» **INFORMATION PROVIDED**:
`src/rtl/uart_rx_top.sv`:
```
// uart_rx_top: 16550-style UART receiver front end.
// Deserialises rx using a 16x oversampling enable, then checks parity,
// framing and break, and strobes each finished character toward the RX FIFO.
// Ports:
//   clk, rst            clock, asynchronous active-low reset
//   baud_pulse          one-clk enable at 16x the bit rate
//   rx                  serial input (idles high)
//   sticky_parity, eps, pen, wls   LCR frame format, sampled live
//   push                one-clk FIFO write strobe per received character
//   pe, fe, bi          parity / framing / break flags of the last character
//   rx_out              received data, right-justified, upper bits zero
module uart_rx_top (
  input  logic       clk,
  input  logic       rst,
  input  logic       baud_pulse,
  input  logic       rx,
  input  logic       sticky_parity,
  input  logic       eps,
  input  logic       pen,
  input  logic [1:0] wls,
  output logic       push,
  output logic       pe,
  output logic       fe,
  output logic       bi,
  output logic [7:0] rx_out
);

  localparam int unsigned DATA_W = 8;
  localparam int unsigned CNT_W  = 4;
  localparam int unsigned BIT_W  = 3;

  typedef enum logic [2:0] {IDLE, START, DATA, PARITY, STOP} state_t;

  state_t              state_q, state_d;
  logic [CNT_W-1:0]    cnt_q, cnt_d;
  logic [BIT_W-1:0]    bit_q, bit_d;
  logic [DATA_W-1:0]   sr_q, sr_d;
  logic                brk_q, brk_d;
  logic                perr_q, perr_d;
  logic                armed_q, armed_d;
  logic                push_d, pe_d, fe_d, bi_d;
  logic [DATA_W-1:0]   rx_out_d;

  logic                mid_c;
  logic                end_c;
  logic                last_bit_c;
  logic [1:0]          shift_c;
  logic                exp_par_c;

  // Tick and bit-count decodes; data lands MSB-first in sr, so right-justify
  // by shifting out the (8 - word length) unused low positions.
  assign mid_c      = (cnt_q == CNT_W'(7));
  assign end_c      = (cnt_q == CNT_W'(15));
  assign last_bit_c = (bit_q == (BIT_W'(wls) + BIT_W'(4)));
  assign shift_c    = 2'd3 - wls;
  // Unused sr positions are cleared at frame start, so ^sr is the data parity.
  assign exp_par_c  = sticky_parity ? ~eps : (eps ? (^sr_q) : ~(^sr_q));

  // State and datapath registers.
  always_ff @(posedge clk or negedge rst) begin
    if (!rst) begin
      state_q <= IDLE;
      cnt_q   <= '0;
      bit_q   <= '0;
      sr_q    <= '0;
      brk_q   <= 1'b0;
      perr_q  <= 1'b0;
      armed_q <= 1'b1;
      push    <= 1'b0;
      pe      <= 1'b0;
      fe      <= 1'b0;
      bi      <= 1'b0;
      rx_out  <= '0;
    end else begin
      state_q <= state_d;
      cnt_q   <= cnt_d;
      bit_q   <= bit_d;
      sr_q    <= sr_d;
      brk_q   <= brk_d;
      perr_q  <= perr_d;
      armed_q <= armed_d;
      push    <= push_d;
      pe      <= pe_d;
      fe      <= fe_d;
      bi      <= bi_d;
      rx_out  <= rx_out_d;
    end
  end

  // Next-state and output logic; nothing moves without baud_pulse.
  always_comb begin
    state_d  = state_q;
    cnt_d    = cnt_q;
    bit_d    = bit_q;
    sr_d     = sr_q;
    brk_d    = brk_q;
    perr_d   = perr_q;
    armed_d  = armed_q;
    push_d   = 1'b0;
    pe_d     = pe;
    fe_d     = fe;
    bi_d     = bi;
    rx_out_d = rx_out;

    if (baud_pulse) begin
      // A line held low after a break must go high before a new start counts.
      if (rx) armed_d = 1'b1;

      unique case (state_q)
        IDLE: begin
          if (!rx && armed_q) begin
            state_d = START;
            cnt_d   = '0;
          end
        end

        START: begin
          if (mid_c) begin
            cnt_d = '0;
            if (!rx) begin
              state_d = DATA;
              bit_d   = '0;
              sr_d    = '0;
              brk_d   = 1'b1;
              perr_d  = 1'b0;
            end else begin
              state_d = IDLE;
            end
          end else begin
            cnt_d = cnt_q + CNT_W'(1);
          end
        end

        DATA: begin
          cnt_d = cnt_q + CNT_W'(1);
          if (end_c) begin
            sr_d  = {rx, sr_q[DATA_W-1:1]};
            brk_d = brk_q & ~rx;
            if (last_bit_c) begin
              state_d = pen ? PARITY : STOP;
            end else begin
              bit_d = bit_q + BIT_W'(1);
            end
          end
        end

        PARITY: begin
          cnt_d = cnt_q + CNT_W'(1);
          if (end_c) begin
            perr_d  = (rx != exp_par_c);
            brk_d   = brk_q & ~rx;
            state_d = STOP;
          end
        end

        STOP: begin
          cnt_d = cnt_q + CNT_W'(1);
          if (end_c) begin
            push_d   = 1'b1;
            rx_out_d = sr_q >> shift_c;
            pe_d     = perr_q;
            fe_d     = ~rx;
            bi_d     = brk_q & ~rx;
            if (brk_q && !rx) armed_d = 1'b0;
            state_d  = IDLE;
            cnt_d    = '0;
          end
        end

        default: begin
          state_d = IDLE;
          cnt_d   = '0;
        end
      endcase
    end
  end

endmodule

```
`config.mk`:
```
export PLATFORM = sky130hd
export DESIGN_NAME = uart_rx_top
export DESIGN_NICKNAME = d
export VERILOG_FILES = /design/src/rtl/uart_rx_top.sv
export SDC_FILE = /design/constraint.sdc
export NUM_CORES = 1
export LEC_CHECK = 0
export BUFFER_PORTS_ARGS = -buffer_cell sky130_fd_sc_hd__buf_2
export CAP_MARGIN = 5
export CORE_ASPECT_RATIO = 1.2
export CORE_MARGIN = 2
export CORE_UTILIZATION = 57
export DETAILED_ROUTE_END_ITERATION = 16
export PLACE_DENSITY = 0.79
export SLEW_MARGIN = 10
export SYNTH_ARGS = -nofsm -noshare
export SYNTH_HDL_FRONTEND = slang
export SYNTH_SLANG_ARGS = --single-unit
```
`constraint.sdc`:
```
create_clock -name clk -period 2.5 [get_ports clk]
set_clock_uncertainty 0.2 [all_clocks]
set_input_delay 0.125 -clock clk [delete_from_list [all_inputs] [get_ports clk]]
set_output_delay 0.125 -clock clk [all_outputs]
set_load 0.02 [all_outputs]
```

» **WHAT NEEDS TO BE DONE**: The records are given above. Copy each line in them that holds "positions".

» **OUTPUT BELOW**:
  // by shifting out the (8 - word length) unused low positions.
  // Unused sr positions are cleared at frame start, so ^sr is the data parity.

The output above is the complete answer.